Copy out each line below that has the word "names" in it.

** The data follows **

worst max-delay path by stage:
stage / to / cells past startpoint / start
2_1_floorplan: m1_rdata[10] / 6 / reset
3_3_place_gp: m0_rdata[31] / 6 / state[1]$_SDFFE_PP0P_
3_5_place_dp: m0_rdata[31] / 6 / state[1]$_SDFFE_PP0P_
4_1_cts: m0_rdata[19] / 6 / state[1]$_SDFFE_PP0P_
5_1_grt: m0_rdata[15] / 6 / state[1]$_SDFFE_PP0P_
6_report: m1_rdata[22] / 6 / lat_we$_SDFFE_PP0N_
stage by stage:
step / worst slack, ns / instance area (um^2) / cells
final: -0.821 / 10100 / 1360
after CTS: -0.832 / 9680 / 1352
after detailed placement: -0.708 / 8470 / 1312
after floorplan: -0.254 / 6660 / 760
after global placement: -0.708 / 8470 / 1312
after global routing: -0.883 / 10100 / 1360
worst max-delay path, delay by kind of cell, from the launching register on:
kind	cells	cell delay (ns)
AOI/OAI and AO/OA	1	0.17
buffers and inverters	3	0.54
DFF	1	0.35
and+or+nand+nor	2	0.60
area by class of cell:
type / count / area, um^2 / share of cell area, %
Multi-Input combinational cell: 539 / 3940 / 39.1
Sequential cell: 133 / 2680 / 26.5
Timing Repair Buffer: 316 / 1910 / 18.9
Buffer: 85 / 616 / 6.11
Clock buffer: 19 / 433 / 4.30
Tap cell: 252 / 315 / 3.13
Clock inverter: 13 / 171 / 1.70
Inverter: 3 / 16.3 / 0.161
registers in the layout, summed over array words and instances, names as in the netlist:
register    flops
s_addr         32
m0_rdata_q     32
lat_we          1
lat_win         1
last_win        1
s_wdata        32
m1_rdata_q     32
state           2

** End of The data **
** The data follows **

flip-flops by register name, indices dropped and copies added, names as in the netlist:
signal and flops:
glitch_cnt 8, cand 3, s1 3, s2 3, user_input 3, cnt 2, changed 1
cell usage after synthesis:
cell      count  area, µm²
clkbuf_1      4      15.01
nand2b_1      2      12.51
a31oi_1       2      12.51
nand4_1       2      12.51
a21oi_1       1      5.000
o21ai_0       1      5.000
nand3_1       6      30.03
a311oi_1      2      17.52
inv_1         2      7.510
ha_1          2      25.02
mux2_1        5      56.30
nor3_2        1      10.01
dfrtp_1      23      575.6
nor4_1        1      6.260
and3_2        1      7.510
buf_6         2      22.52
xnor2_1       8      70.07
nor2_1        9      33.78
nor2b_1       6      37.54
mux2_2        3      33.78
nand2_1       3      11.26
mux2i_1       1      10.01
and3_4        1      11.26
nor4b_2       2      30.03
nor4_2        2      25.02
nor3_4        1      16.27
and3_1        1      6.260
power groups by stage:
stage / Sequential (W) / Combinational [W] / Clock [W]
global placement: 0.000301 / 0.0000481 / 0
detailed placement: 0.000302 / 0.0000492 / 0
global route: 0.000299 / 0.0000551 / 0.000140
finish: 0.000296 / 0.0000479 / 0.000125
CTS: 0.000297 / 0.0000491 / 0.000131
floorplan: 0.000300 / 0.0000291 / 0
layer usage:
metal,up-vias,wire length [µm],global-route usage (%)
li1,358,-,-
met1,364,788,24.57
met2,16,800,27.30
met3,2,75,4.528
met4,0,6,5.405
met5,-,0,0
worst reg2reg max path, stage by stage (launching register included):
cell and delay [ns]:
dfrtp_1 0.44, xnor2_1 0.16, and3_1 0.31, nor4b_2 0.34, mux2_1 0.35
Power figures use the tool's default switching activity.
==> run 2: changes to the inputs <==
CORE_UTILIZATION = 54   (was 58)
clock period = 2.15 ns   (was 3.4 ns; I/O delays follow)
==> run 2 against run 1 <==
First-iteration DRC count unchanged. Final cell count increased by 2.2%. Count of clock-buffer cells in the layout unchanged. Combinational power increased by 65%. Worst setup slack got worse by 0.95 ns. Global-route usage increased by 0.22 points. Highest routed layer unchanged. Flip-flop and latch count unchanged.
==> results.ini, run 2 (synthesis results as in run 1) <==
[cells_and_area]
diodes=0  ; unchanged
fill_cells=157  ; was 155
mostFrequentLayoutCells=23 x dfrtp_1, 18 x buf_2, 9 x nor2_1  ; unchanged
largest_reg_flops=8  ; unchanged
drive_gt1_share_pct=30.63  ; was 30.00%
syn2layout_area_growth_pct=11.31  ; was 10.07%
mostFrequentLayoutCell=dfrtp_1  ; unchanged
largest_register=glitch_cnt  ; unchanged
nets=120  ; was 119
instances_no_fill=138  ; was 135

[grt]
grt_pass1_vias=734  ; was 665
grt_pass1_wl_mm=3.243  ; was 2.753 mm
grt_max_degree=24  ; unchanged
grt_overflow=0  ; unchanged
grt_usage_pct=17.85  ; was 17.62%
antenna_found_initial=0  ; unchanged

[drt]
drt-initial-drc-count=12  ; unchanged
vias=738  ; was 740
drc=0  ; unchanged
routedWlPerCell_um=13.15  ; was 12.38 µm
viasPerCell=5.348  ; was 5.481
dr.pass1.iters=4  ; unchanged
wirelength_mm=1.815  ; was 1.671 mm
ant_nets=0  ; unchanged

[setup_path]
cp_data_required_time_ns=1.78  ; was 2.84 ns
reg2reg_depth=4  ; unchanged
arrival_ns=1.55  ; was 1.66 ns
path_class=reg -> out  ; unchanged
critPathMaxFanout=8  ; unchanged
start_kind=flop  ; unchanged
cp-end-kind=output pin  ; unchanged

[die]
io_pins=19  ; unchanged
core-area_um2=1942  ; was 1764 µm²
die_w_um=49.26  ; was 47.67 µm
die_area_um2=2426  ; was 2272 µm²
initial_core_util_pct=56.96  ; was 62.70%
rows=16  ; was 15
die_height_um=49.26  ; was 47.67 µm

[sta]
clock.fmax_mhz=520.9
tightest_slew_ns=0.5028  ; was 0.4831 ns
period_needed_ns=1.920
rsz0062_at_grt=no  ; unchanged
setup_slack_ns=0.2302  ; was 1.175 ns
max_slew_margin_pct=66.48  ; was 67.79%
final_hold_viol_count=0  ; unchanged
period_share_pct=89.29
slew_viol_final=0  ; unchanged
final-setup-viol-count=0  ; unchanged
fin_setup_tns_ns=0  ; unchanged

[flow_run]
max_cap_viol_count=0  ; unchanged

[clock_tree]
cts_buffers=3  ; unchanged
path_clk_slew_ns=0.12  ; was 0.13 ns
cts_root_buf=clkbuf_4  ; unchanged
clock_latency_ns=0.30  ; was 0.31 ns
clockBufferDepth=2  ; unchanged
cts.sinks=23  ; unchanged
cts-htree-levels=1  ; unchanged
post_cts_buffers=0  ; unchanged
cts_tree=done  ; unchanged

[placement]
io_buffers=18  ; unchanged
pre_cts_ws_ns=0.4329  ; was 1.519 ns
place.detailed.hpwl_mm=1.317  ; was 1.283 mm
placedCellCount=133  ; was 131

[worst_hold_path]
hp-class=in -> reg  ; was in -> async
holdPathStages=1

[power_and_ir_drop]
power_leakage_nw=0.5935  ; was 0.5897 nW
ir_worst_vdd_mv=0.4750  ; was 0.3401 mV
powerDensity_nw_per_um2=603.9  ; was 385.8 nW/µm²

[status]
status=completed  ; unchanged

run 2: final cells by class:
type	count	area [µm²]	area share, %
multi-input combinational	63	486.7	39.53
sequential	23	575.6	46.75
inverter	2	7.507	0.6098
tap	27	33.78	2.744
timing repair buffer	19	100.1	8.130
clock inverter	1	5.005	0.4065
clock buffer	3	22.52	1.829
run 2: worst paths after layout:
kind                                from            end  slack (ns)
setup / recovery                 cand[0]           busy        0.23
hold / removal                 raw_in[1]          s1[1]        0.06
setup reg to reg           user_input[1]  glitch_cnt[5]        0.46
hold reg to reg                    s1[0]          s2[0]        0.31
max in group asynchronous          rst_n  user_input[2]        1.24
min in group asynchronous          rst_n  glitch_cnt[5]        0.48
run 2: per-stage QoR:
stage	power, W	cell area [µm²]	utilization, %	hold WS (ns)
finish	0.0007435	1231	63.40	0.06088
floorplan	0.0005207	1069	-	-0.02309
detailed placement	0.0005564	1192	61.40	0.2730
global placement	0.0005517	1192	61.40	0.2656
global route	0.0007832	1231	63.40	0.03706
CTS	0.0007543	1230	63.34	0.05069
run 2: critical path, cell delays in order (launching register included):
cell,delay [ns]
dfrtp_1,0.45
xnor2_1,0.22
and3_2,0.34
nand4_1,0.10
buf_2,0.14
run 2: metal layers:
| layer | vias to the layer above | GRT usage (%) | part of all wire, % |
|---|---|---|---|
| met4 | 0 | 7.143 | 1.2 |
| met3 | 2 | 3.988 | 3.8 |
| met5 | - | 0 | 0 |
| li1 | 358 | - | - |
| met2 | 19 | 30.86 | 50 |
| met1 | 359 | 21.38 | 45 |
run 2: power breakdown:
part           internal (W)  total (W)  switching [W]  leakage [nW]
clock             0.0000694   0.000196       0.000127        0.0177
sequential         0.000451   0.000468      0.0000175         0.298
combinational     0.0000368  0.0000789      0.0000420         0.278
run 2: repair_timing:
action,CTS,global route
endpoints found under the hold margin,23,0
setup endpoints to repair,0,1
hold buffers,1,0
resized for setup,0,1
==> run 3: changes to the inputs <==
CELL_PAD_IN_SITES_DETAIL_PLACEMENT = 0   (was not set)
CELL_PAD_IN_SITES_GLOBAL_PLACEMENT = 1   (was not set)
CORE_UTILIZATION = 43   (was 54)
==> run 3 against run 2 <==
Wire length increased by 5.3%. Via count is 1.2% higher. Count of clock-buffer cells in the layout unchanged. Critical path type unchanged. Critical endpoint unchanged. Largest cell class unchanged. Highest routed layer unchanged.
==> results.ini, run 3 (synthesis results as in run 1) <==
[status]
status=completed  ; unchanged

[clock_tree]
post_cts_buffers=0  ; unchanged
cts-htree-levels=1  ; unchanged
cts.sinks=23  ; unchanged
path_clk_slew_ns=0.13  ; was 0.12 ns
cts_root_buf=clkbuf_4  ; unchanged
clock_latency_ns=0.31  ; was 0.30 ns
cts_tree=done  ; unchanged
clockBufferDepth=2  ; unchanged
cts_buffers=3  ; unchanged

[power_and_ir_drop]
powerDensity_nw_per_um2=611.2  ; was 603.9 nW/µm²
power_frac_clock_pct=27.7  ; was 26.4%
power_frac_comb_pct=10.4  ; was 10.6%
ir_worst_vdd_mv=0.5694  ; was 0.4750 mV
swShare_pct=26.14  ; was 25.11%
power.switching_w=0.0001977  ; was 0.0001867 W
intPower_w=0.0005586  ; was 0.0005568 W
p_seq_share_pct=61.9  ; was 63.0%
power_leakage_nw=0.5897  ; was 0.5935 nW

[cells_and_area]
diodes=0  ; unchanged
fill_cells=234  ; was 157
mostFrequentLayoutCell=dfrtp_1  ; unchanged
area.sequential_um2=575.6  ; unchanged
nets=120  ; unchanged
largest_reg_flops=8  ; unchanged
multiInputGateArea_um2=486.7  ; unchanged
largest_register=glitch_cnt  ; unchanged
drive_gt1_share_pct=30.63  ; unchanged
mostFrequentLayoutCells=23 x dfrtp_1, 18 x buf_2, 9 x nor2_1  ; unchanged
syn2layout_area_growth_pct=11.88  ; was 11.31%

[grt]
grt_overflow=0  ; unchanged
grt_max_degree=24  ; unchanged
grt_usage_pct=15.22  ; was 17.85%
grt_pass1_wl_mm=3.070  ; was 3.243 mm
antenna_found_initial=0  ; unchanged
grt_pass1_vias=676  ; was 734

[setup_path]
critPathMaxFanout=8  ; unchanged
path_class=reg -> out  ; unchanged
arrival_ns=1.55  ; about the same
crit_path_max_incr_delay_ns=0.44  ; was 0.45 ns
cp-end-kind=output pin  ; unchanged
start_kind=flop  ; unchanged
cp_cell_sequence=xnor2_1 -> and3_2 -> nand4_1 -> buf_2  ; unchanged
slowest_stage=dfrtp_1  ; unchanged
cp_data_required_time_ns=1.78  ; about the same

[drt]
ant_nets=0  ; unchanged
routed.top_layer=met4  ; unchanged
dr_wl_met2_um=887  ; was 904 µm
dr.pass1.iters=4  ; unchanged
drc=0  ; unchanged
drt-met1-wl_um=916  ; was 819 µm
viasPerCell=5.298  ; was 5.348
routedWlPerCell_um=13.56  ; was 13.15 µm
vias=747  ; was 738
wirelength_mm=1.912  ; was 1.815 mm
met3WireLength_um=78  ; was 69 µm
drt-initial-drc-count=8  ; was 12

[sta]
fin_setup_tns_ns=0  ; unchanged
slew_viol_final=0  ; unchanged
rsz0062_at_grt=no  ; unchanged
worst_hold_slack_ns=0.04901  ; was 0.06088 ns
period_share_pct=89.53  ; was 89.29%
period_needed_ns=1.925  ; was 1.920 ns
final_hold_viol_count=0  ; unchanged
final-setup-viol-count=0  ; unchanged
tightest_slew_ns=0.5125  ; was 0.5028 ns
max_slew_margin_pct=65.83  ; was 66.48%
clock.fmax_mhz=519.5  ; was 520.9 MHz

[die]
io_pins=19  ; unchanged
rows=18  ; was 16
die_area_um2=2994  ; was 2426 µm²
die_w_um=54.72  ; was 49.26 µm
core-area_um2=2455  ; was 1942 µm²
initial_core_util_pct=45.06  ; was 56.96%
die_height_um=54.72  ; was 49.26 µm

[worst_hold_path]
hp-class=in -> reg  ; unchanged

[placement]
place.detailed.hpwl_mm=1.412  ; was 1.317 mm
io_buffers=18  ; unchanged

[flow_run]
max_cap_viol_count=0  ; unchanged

** End of The data **

Solution below>
registers in the layout, summed over array words and instances, names as in the netlist:
flip-flops by register name, indices dropped and copies added, names as in the netlist:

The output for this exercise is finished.